Data-Driven Deep Learning Model for Detecting Ionospheric Electric Field Perturbations and Seismic Correlation

Detection of pre-seismic ionospheric electric field perturbation remains an open challenge in the scientific community, hindered by methodological biases and a lack of reproducible frameworks. In this study, we investigate the existence of ionospheric perturbations associated with earthquakes by developing a deep learning framework for detecting anomalous patterns in global ionospheric electric field measurements provided by the DEMETER satellite and evaluating their statistical relationship with global seismicity. We developed an unsupervised LSTM autoencoder framework trained under a rolling-window scheme with two alternative optimisation strategies. The iterative rolling-window approach enabled the preservation of long-term temporal continuity while adapting to the non-stationary ionospheric background.

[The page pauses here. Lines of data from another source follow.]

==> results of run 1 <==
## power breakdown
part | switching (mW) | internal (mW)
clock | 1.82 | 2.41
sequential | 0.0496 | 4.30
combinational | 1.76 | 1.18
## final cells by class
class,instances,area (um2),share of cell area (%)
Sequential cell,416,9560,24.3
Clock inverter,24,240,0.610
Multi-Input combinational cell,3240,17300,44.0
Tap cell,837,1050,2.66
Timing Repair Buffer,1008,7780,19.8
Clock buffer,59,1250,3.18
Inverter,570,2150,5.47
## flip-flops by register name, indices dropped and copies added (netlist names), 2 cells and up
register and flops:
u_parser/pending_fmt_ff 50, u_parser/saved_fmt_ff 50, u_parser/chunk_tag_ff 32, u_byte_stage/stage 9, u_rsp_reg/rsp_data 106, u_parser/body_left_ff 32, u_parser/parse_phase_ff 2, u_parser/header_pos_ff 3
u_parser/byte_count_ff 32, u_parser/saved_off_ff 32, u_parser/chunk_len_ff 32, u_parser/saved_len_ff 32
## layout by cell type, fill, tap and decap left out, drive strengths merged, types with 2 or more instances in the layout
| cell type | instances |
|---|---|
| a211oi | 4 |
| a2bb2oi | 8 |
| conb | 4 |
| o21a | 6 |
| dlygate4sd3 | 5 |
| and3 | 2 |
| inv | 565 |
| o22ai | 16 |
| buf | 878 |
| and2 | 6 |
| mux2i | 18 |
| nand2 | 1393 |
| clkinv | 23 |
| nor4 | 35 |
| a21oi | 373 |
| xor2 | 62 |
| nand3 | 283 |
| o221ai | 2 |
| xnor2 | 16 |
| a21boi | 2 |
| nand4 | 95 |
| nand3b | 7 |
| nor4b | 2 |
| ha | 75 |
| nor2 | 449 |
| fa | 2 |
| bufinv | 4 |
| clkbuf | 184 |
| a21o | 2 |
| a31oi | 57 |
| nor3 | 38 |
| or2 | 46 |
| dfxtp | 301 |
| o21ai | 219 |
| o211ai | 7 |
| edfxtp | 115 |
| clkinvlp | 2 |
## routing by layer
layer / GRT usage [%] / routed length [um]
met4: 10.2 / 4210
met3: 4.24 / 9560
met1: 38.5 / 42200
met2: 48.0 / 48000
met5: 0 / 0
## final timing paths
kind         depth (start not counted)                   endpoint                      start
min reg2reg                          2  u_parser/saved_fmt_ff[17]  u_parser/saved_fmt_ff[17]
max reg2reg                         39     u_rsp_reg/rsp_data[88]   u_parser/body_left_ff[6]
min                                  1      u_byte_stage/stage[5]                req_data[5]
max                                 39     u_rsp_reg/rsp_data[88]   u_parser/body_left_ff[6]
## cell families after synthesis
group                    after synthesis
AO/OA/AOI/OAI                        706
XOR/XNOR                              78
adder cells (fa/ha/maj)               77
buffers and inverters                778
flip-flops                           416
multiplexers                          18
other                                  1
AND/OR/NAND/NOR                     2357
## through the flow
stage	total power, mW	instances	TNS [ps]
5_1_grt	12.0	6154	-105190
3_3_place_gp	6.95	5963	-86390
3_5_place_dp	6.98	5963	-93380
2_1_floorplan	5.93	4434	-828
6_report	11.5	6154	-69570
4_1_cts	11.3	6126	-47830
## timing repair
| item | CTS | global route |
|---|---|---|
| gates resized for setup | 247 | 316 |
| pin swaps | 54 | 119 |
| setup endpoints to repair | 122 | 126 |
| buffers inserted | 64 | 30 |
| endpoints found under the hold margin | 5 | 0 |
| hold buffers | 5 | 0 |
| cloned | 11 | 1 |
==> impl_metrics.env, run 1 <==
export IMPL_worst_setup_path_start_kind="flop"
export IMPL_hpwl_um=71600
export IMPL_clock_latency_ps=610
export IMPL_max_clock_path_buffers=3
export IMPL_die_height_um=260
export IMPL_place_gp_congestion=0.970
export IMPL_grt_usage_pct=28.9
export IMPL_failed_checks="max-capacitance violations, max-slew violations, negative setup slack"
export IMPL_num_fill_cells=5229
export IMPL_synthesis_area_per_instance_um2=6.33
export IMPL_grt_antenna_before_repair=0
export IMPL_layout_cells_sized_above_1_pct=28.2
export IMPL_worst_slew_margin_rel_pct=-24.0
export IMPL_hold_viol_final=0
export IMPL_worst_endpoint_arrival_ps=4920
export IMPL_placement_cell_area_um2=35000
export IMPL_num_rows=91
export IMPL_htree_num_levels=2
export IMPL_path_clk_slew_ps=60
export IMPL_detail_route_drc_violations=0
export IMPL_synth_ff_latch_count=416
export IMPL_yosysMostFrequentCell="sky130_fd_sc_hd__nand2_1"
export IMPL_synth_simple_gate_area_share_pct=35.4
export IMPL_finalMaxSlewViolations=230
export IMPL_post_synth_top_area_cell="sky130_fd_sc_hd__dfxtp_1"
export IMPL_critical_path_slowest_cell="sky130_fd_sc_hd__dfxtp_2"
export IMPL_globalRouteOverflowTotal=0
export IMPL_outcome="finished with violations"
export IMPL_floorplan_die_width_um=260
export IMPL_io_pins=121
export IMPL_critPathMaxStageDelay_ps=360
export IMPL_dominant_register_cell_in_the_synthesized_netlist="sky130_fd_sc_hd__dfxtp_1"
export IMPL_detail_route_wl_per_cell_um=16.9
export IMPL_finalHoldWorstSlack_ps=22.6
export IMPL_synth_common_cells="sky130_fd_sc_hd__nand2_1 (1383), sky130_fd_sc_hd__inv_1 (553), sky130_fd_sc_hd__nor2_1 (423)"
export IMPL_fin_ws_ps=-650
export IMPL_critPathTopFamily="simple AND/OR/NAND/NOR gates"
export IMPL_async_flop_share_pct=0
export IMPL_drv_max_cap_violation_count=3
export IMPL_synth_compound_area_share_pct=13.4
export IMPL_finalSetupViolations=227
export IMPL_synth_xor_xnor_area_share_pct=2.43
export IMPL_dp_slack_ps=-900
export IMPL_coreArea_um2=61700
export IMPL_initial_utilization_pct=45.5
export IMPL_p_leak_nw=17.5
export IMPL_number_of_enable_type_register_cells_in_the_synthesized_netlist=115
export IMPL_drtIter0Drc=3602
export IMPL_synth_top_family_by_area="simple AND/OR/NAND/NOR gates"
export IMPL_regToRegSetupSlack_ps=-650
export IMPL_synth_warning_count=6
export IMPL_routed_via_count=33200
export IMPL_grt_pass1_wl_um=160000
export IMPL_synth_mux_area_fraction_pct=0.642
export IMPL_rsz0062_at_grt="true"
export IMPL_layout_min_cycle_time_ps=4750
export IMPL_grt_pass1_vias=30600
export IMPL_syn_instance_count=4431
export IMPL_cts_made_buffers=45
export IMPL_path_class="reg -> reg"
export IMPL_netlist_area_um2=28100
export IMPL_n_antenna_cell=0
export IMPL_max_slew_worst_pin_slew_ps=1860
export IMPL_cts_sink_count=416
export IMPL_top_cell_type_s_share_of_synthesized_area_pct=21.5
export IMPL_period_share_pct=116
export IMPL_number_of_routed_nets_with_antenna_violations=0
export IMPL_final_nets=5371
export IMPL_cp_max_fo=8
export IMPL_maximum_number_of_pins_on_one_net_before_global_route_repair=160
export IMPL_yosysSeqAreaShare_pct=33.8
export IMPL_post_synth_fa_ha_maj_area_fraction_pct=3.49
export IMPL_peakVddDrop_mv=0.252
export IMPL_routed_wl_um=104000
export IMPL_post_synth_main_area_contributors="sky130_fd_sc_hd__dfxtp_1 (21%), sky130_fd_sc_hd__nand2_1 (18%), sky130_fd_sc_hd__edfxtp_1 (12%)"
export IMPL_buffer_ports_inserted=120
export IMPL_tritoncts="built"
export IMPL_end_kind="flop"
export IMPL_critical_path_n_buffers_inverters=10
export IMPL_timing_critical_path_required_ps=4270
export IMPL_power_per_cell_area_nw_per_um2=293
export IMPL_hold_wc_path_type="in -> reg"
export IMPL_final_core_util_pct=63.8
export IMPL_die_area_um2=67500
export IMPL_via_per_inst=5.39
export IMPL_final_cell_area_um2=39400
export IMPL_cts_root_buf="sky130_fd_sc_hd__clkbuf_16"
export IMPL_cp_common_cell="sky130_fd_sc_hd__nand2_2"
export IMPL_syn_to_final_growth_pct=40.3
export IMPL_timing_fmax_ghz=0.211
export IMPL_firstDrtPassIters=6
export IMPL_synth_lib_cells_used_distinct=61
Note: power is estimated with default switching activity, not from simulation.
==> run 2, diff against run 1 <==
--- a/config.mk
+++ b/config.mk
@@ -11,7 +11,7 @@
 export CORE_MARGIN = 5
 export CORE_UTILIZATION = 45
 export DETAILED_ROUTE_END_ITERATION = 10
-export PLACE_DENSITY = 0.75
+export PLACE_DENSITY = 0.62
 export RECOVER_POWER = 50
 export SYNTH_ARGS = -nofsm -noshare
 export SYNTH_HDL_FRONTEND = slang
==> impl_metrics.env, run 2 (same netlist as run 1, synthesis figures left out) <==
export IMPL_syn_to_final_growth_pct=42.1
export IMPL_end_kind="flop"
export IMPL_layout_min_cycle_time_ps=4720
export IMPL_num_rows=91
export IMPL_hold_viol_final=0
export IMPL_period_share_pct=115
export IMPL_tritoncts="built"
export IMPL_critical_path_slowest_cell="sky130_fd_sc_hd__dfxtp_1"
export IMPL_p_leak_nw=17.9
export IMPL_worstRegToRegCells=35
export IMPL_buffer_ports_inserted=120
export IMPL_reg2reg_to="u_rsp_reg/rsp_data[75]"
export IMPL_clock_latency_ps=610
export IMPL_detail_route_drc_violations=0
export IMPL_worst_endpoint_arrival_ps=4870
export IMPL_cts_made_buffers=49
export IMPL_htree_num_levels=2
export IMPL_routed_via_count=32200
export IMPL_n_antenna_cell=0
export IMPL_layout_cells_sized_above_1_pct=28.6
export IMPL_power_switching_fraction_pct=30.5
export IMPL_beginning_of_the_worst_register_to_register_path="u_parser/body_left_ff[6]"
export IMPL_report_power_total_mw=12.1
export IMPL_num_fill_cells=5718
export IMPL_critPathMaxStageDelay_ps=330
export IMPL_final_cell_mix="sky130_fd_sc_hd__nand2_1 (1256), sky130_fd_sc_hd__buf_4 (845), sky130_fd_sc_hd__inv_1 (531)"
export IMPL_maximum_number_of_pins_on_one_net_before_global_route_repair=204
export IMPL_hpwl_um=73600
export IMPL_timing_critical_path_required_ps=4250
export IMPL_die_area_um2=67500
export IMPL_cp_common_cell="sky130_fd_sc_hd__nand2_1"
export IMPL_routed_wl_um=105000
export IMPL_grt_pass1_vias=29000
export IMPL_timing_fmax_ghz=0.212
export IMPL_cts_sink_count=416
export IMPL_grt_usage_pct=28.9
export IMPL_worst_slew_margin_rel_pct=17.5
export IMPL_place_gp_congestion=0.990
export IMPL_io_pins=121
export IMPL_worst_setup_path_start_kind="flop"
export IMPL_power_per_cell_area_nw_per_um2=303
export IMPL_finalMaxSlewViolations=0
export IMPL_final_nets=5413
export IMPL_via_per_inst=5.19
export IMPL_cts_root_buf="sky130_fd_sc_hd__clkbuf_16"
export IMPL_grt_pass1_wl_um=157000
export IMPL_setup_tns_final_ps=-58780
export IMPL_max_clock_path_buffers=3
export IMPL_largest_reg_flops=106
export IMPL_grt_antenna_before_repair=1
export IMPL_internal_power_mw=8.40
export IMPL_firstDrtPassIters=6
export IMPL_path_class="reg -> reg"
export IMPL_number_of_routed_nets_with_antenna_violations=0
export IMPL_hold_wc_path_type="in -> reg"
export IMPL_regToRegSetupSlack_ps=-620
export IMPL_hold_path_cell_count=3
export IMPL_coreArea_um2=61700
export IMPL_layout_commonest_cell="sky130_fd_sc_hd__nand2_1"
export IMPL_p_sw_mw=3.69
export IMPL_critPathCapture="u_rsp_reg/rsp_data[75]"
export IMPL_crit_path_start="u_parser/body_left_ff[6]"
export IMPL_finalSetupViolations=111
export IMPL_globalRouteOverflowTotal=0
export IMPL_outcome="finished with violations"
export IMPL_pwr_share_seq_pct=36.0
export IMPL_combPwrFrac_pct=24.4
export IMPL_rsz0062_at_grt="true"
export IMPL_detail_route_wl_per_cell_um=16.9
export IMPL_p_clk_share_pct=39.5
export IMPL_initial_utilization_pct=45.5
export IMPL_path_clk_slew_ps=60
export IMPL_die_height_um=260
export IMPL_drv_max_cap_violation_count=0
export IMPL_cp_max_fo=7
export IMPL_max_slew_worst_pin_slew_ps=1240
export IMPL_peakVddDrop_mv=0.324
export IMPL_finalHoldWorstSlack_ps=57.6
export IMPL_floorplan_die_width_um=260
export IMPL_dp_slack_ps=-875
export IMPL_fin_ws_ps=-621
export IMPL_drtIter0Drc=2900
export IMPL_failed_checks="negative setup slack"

Anomalies detected by the model were subjected to a seismic association and evaluated statistically. Findings were consistent across multiple network configurations, independent training optimisation strategies and different segments of the dataset, demonstrating strong methodological robustness. Our study suggests that modern sequential deep-learning models, when combined with an adaptive temporal training approach and statistical evaluation, provide an effective tool for the systematic detection and statistical quantification of associations between ionospheric electric field perturbations and seismic events.